Autoportrait au miroir du prisonnier
On pouvait visiter aujourd'hui l'ancienne maison d'arrêt de Nantes, fermée il y a deux ans, et actuellement investie par un groupe d'artistes avant sa prochaine démolition.
Je m'étais toujours demandé, en longeant les hauts murs emperruqués de barbelés, comment on vivait là-dedans. Et j'ai vu.
La cage à folie du "mitard".
Les cellules sombres aux fenêtres grillées, minuscules, où paraît-il on logeait à trois ou à quatre. Les oeilletons au couvercle tordu rouillé souillé d'avoir été tant de fois retourné sur le vide.
La cour humide où l'on tournait en rond comme pauvre Lélian, une heure par jour et sans soleil. Les noms gravés sur les murs sourds, en lettres profondes comme la rage. Les dépouilles étranges des "missiles", ces objets interdits jetés de l'extérieur, restés pendus aux barbelés comme cadavres à leur gibet.
Et cette empreinte enfoncée dans le sol de la salle de sport... quel bond il avait fait, quelle énergie il avait mise à sauter, et comme il était lourdement retombé, celui qui l'avait laissée là, sur le lino usé.
Dans l'une des cellules ouvertes aux visiteurs, j'ai fait mon autoportrait au miroir fêlé :
Qu'il serait différent, ce monde si violent, ce monde si cruel, si chacun pouvait se regarder au miroir auquel l'autre se voit. Le criminel au miroir de sa victime. Le juge au miroir de son condamné.

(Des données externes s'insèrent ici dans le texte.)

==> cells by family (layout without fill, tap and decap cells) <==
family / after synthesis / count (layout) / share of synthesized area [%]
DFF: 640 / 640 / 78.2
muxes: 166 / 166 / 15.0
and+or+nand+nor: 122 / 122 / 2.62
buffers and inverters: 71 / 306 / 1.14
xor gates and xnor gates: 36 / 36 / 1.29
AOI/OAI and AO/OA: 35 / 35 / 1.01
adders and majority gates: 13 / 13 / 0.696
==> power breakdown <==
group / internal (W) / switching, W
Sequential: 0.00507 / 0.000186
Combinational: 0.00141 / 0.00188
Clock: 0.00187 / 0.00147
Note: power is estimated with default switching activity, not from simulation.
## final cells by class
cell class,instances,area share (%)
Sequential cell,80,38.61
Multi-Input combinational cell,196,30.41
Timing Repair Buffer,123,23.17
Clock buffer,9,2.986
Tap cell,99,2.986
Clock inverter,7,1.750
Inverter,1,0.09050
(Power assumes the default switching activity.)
`config.mk`:
```
export PLATFORM = sky130hd
export DESIGN_NAME = sigma_clip_defect_pixel_finder_unit_flat
export DESIGN_NICKNAME = d
export VERILOG_FILES = /design/src/design/dpf_pkg.sv /design/src/design/dpf_if.sv /design/src/design/dpf_fifo.sv /design/src/design/dpf_front.sv /design/src/design/dpf_div.sv /design/src/design/dpf_sqrt.sv /design/src/design/dpf_back.sv /design/src/design/sigma_clip_defect_pixel_finder_unit.sv /design/src/flat_wrapper.sv
export SDC_FILE = /design/constraint.sdc
export NUM_CORES = 2
export LEC_CHECK = 0
export ABC_AREA = 1
export BUFFER_PORTS_ARGS = -buffer_cell sky130_fd_sc_hd__buf_2
export CORE_ASPECT_RATIO = 1.25
export CORE_MARGIN = 8
export CORE_UTILIZATION = 35
export CTS_CLUSTER_SIZE = 24
export DETAILED_ROUTE_END_ITERATION = 16
export GPL_TIMING_DRIVEN = 1
export PLACE_DENSITY_LB_ADDON = 0.2
export SYNTH_ARGS = -nofsm -noshare
export SYNTH_HDL_FRONTEND = slang
export SYNTH_SLANG_ARGS = --single-unit
```
`constraint.sdc`:
```
create_clock -name i_clk -period 10.73 [get_ports i_clk]
set_clock_uncertainty 0.05 [all_clocks]
set_input_delay 2.146 -clock i_clk [delete_from_list [all_inputs] [get_ports i_clk]]
set_output_delay 2.146 -clock i_clk [all_outputs]
set_load 0.01 [all_outputs]
```
`config.mk`:
```
export PLATFORM = sky130hd
export DESIGN_NAME = rcop_queue
export DESIGN_NICKNAME = d
export VERILOG_FILES = /design/src/hdl/rcop_pkg.sv /design/src/hdl/rcop_queue.sv
export SDC_FILE = /design/constraint.sdc
export NUM_CORES = 1
export LEC_CHECK = 0
export ABC_AREA = 1
export BUFFER_PORTS_ARGS = -buffer_cell sky130_fd_sc_hd__buf_2
export CAP_MARGIN = 20
export CORE_MARGIN = 2
export CORE_UTILIZATION = 62
export CTS_CLUSTER_DIAMETER = 50
export DETAILED_ROUTE_END_ITERATION = 6
export GPL_TIMING_DRIVEN = 0
export PLACE_DENSITY = 0.84
export SLEW_MARGIN = 20
export SYNTH_ARGS = -nofsm -noshare
export SYNTH_HDL_FRONTEND = slang
export SYNTH_SLANG_ARGS = --single-unit
```
`constraint.sdc`:
```
create_clock -name clk -period 8.5 [get_ports clk]
set_input_delay 0.85 -clock clk [delete_from_list [all_inputs] [get_ports clk]]
set_output_delay 0.85 -clock clk [all_outputs]
set_load 0.03 [all_outputs]
```
### src/hdl/rcop_pkg.sv
// Package for the range cull block: field widths, codes and the queue entry type.
// Used by every module of the block; depends on nothing.
`timescale 1ns / 1ps

package rcop_pkg;

	localparam int COORD_W     = 24;
	localparam int HEALTH_IN_W = 20;
	localparam int HEALTH_W    = 17;
	localparam int RADIUS_W    = 23;
	localparam int DISPLAY_W   = 32;
	localparam int SLOT_W      = 12;
	localparam int BAD_W       = 13;
	localparam int RANGE_W     = 24;
	localparam int CFG_IDX_W   = 2;
	localparam int DIFF_W      = COORD_W + 1;
	localparam int SQ_W        = 2 * COORD_W + 1;
	localparam int DIST_W      = SQ_W + 1;
	localparam int LIM_W       = 2 * RANGE_W;
	localparam int QUEUE_DEPTH = 4;
	localparam int QPTR_W      = 2;
	localparam int QCNT_W      = 3;

	localparam logic [HEALTH_W-1:0] HEALTH_ONE = 17'd65536;
	localparam logic [1:0]          ROLE_MASK  = 2'h3;

	typedef enum logic [CFG_IDX_W-1:0] {
		CFG_ORIGIN_X  = 2'd0,
		CFG_ORIGIN_Y  = 2'd1,
		CFG_ORIGIN_Z  = 2'd2,
		CFG_MAX_RANGE = 2'd3
	} cfg_reg_t;

	typedef enum logic {
		CMD_ADD   = 1'b0,
		CMD_BEGIN = 1'b1
	} cmd_t;

	typedef struct packed {
		cmd_t                        cmd;
		logic                        keep;
		logic signed [COORD_W-1:0]   x;
		logic signed [COORD_W-1:0]   y;
		logic signed [COORD_W-1:0]   z;
		logic [HEALTH_W-1:0]         health;
		logic                        health_bad;
		logic [RADIUS_W-1:0]         radius;
		logic [DISPLAY_W-1:0]        display;
	} entry_t;

endpackage

### src/hdl/rcop_back.sv
// Back end: frame counters, buffer-full check, objective partitioning and the
// output register. Depends on rcop_pkg.
`timescale 1ns / 1ps

module rcop_back #(
	parameter int MAX_ENTRIES = 4096
) (
	input  logic                                   clk,
	input  logic                                   arst_n,
	input  logic                                   q_valid,
	input  rcop_pkg::entry_t                       q_entry,
	output logic                                   q_pop,
	output logic                                   out_valid,
	input  logic                                   out_stall,
	output logic signed [rcop_pkg::COORD_W-1:0]    out_x,
	output logic signed [rcop_pkg::COORD_W-1:0]    out_y,
	output logic signed [rcop_pkg::COORD_W-1:0]    out_z,
	output logic [rcop_pkg::HEALTH_W-1:0]          health_out,
	output logic [rcop_pkg::RADIUS_W-1:0]          radius_out,
	output logic [rcop_pkg::DISPLAY_W-1:0]         display_out,
	output logic                                   has_swap,
	output logic [rcop_pkg::SLOT_W-1:0]            swap_slot,
	output logic [rcop_pkg::SLOT_W-1:0]            slot_index,
	output logic [rcop_pkg::BAD_W-1:0]             bad_health_total
);

	localparam int CNT_W = $clog2(MAX_ENTRIES + 1);
	localparam logic [CNT_W-1:0] MAX_CNT = CNT_W'(MAX_ENTRIES);

	logic             obj_seen_q, obj_seen_d;
	logic [CNT_W-1:0] first_obj_q, first_obj_d;
	logic [CNT_W-1:0] acc_q, acc_d;
	logic [CNT_W-1:0] bad_q, bad_d;
	logic             take, emit, is_obj, swap_d;
	logic             out_v_q;

	assign take      = !out_v_q || !out_stall;
	assign q_pop     = q_valid && take;
	assign out_valid = out_v_q;

	always_comb begin
		obj_seen_d  = obj_seen_q;
		first_obj_d = first_obj_q;
		acc_d       = acc_q;
		bad_d       = bad_q;
		emit        = 1'b0;
		swap_d      = 1'b0;
		is_obj      = ((q_entry.display[1:0] & rcop_pkg::ROLE_MASK) != '0);
		if (q_entry.cmd == rcop_pkg::CMD_BEGIN) begin
			obj_seen_d  = 1'b0;
			first_obj_d = '0;
			acc_d       = '0;
			bad_d       = '0;
		end else if (acc_q < MAX_CNT && q_entry.keep) begin
			emit  = 1'b1;
			acc_d = acc_q + 1'b1;
			if (q_entry.health_bad && bad_q < MAX_CNT) bad_d = bad_q + 1'b1;
			if (is_obj) begin
				if (!obj_seen_q) begin
					obj_seen_d  = 1'b1;
					first_obj_d = acc_q;
				end
			end else if (obj_seen_q) begin
				swap_d = 1'b1;
				if (first_obj_q < MAX_CNT) first_obj_d = first_obj_q + 1'b1;
			end
		end
	end

	always_ff @(posedge clk or negedge arst_n) begin
		if (!arst_n) begin
			obj_seen_q  <= 1'b0;
			first_obj_q <= '0;
			acc_q       <= '0;
			bad_q       <= '0;
			out_v_q     <= 1'b0;
		end else if (take) begin
			out_v_q <= q_pop && emit;
			if (q_pop) begin
				obj_seen_q  <= obj_seen_d;
				first_obj_q <= first_obj_d;
				acc_q       <= acc_d;
				bad_q       <= bad_d;
			end
		end
	end

	always_ff @(posedge clk) begin
		if (q_pop && emit) begin
			out_x            <= q_entry.x;
			out_y            <= q_entry.y;
			out_z            <= q_entry.z;
			health_out       <= q_entry.health;
			radius_out       <= q_entry.radius;
			display_out      <= q_entry.display;
			has_swap         <= swap_d;
			swap_slot        <= swap_d ? rcop_pkg::SLOT_W'(first_obj_q) : '0;
			slot_index       <= rcop_pkg::SLOT_W'(acc_q);
			bad_health_total <= rcop_pkg::BAD_W'(bad_d);
		end
	end

endmodule

### config.mk
export PLATFORM = sky130hd
export DESIGN_NAME = rcop_back
export DESIGN_NICKNAME = d
export VERILOG_FILES = /design/src/hdl/rcop_pkg.sv /design/src/hdl/rcop_back.sv
export SDC_FILE = /design/constraint.sdc
export NUM_CORES = 1
export LEC_CHECK = 0
export BUFFER_PORTS_ARGS = -buffer_cell sky130_fd_sc_hd__buf_2
export CAP_MARGIN = 20
export CORE_MARGIN = 3
export CORE_UTILIZATION = 48
export CTS_CLUSTER_DIAMETER = 40
export DETAILED_ROUTE_END_ITERATION = 6
export PLACE_DENSITY_LB_ADDON = 0.08
export SLEW_MARGIN = 10
export SYNTH_ARGS = -nofsm -noshare
export SYNTH_HDL_FRONTEND = slang
export SYNTH_SLANG_ARGS = --single-unit
### constraint.sdc
create_clock -name clk -period 3.23 [get_ports clk]
set_clock_uncertainty 0.1 [all_clocks]
set_input_delay 0.323 -clock clk [delete_from_list [all_inputs] [get_ports clk]]
set_output_delay 0.323 -clock clk [all_outputs]
set_load 0.1 [all_outputs]
### config.mk
export PLATFORM = sky130hd
export DESIGN_NAME = bds_face_reconstruct_1d
export DESIGN_NICKNAME = d
export VERILOG_FILES = /design/src/rtl/core/bfr1d_pkg.sv /design/src/rtl/core/bds_face_reconstruct_1d.sv
export SDC_FILE = /design/constraint.sdc
export NUM_CORES = 2
export LEC_CHECK = 0
export BUFFER_PORTS_ARGS = -buffer_cell sky130_fd_sc_hd__buf_2
export CAP_MARGIN = 20
export CORE_MARGIN = 1
export CORE_UTILIZATION = 45
export DETAILED_ROUTE_END_ITERATION = 10
export SLEW_MARGIN = 30
export SYNTH_ARGS = -nofsm -noshare
export SYNTH_HDL_FRONTEND = slang
export SYNTH_SLANG_ARGS = --single-unit
export TNS_END_PERCENT = 1
### constraint.sdc
create_clock -name clk -period 15.55 [get_ports clk]
set_input_delay 1.555 -clock clk [delete_from_list [all_inputs] [get_ports clk]]
set_output_delay 1.555 -clock clk [all_outputs]
set_load 0.005 [all_outputs]
### src/rtl/core/bfr1d_pkg.sv
// package for the limited cubic face reconstruction block
// holds the sequencer states, register indexes, fixed widths and the divide-by-three digit step
// no dependencies
package bfr1d_pkg;

    localparam int OUT_WIDTH       = 32;
    localparam int IN_WIDTH        = 32;
    localparam int LIMIT_WIDTH     = 4;
    localparam int TOL_WIDTH       = 16;
    localparam int CFG_DATA_WIDTH  = 16;
    localparam int CFG_INDEX_WIDTH = 1;
    localparam int FILL_WIDTH      = 3;

    localparam logic [CFG_INDEX_WIDTH-1:0] CFG_ITER_LIMIT = 1'd0;
    localparam logic [CFG_INDEX_WIDTH-1:0] CFG_TOLERANCE  = 1'd1;

    localparam logic [LIMIT_WIDTH-1:0] LIMIT_RESET = 4'd6;
    localparam logic [TOL_WIDTH-1:0]   TOL_RESET   = 16'd1;
    localparam logic [FILL_WIDTH-1:0]  FILL_FULL   = 3'd4;

    typedef enum logic [3:0] {
        S_IDLE,
        S_PREP,
        S_DIV,
        S_SHIFT,
        S_CLAMP,
        S_EVAL,
        S_MOVE,
        S_DONE
    } bfr_state_t;

    // one radix-16 digit of an unsigned divide by three
    // returns {quotient nibble, new remainder}
    function automatic logic [5:0] div3_digit(input logic [1:0] rem, input logic [3:0] nib);
        logic [2:0] t;
        logic [1:0] r;
        logic [3:0] q;
        r = rem;
        q = '0;
        for (int i = 3; i >= 0; i--)
        begin
            t = {r, nib[i]};
            if (t >= 3'd3)
            begin
                t    = t - 3'd3;
                q[i] = 1'b1;
            end
            r = t[1:0];
        end
        return {q, r};
    endfunction

endpackage
<file path="config.mk">
export PLATFORM = sky130hd
export DESIGN_NAME = pwk_window
export DESIGN_NICKNAME = d
export VERILOG_FILES = /design/src/rtl/pwk_pkg.sv /design/src/rtl/pwk_window.sv
export SDC_FILE = /design/constraint.sdc
export NUM_CORES = 1
export LEC_CHECK = 0
export ABC_AREA = 1
export BUFFER_PORTS_ARGS = -buffer_cell sky130_fd_sc_hd__buf_2
export CORE_UTILIZATION = 57
export DETAILED_ROUTE_END_ITERATION = 12
export PLACE_DENSITY = 0.85
export SETUP_SLACK_MARGIN = 0.05
export SYNTH_ARGS = -nofsm -noshare
export SYNTH_HDL_FRONTEND = slang
export SYNTH_SLANG_ARGS = --single-unit
</file>
<file path="constraint.sdc">
create_clock -name vclk -period 2.68
set_clock_uncertainty 0.1 [all_clocks]
set_input_delay 0.134 -clock vclk [all_inputs]
set_output_delay 0.134 -clock vclk [all_outputs]
set_load 0.05 [all_outputs]
</file>
===== config.mk =====
export PLATFORM = sky130hd
export DESIGN_NAME = pclru_ctrl
export DESIGN_NICKNAME = d
export VERILOG_FILES = /design/src/rtl/pclru_pkg.sv /design/src/rtl/pclru_ctrl.sv
export SDC_FILE = /design/constraint.sdc
export NUM_CORES = 1
export LEC_CHECK = 0
export CAP_MARGIN = 15
export CELL_PAD_IN_SITES_DETAIL_PLACEMENT = 1
export CELL_PAD_IN_SITES_GLOBAL_PLACEMENT = 1
export CORE_AREA = 2 2 39 41
export DETAILED_ROUTE_END_ITERATION = 6
export DIE_AREA = 0 0 41 43
export DONT_BUFFER_PORTS = 1
export PLACE_DENSITY = 0.34
export SETUP_SLACK_MARGIN = 0.1
export SYNTH_ARGS = -nofsm -noshare
export SYNTH_HDL_FRONTEND = slang
export SYNTH_SLANG_ARGS = --single-unit

===== constraint.sdc =====
create_clock -name clk -period 1 [get_ports clk]
set_input_delay 0.2 -clock clk [delete_from_list [all_inputs] [get_ports clk]]
set_output_delay 0.2 -clock clk [all_outputs]
set_load 0.03 [all_outputs]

Le prisonnier au miroir de son gardien. Et le passant au miroir de tous ceux qui derrrière l'oeilleton purgent leur vie perdue.
Ce qui pourrait nous sauver du mal, ce n'est pas la sévérité, pas davantage la douceur. Non, ce qui pourrait nous sauver, c'est l'imagination. Seulement l'imagination, soeur jumelle de compassion.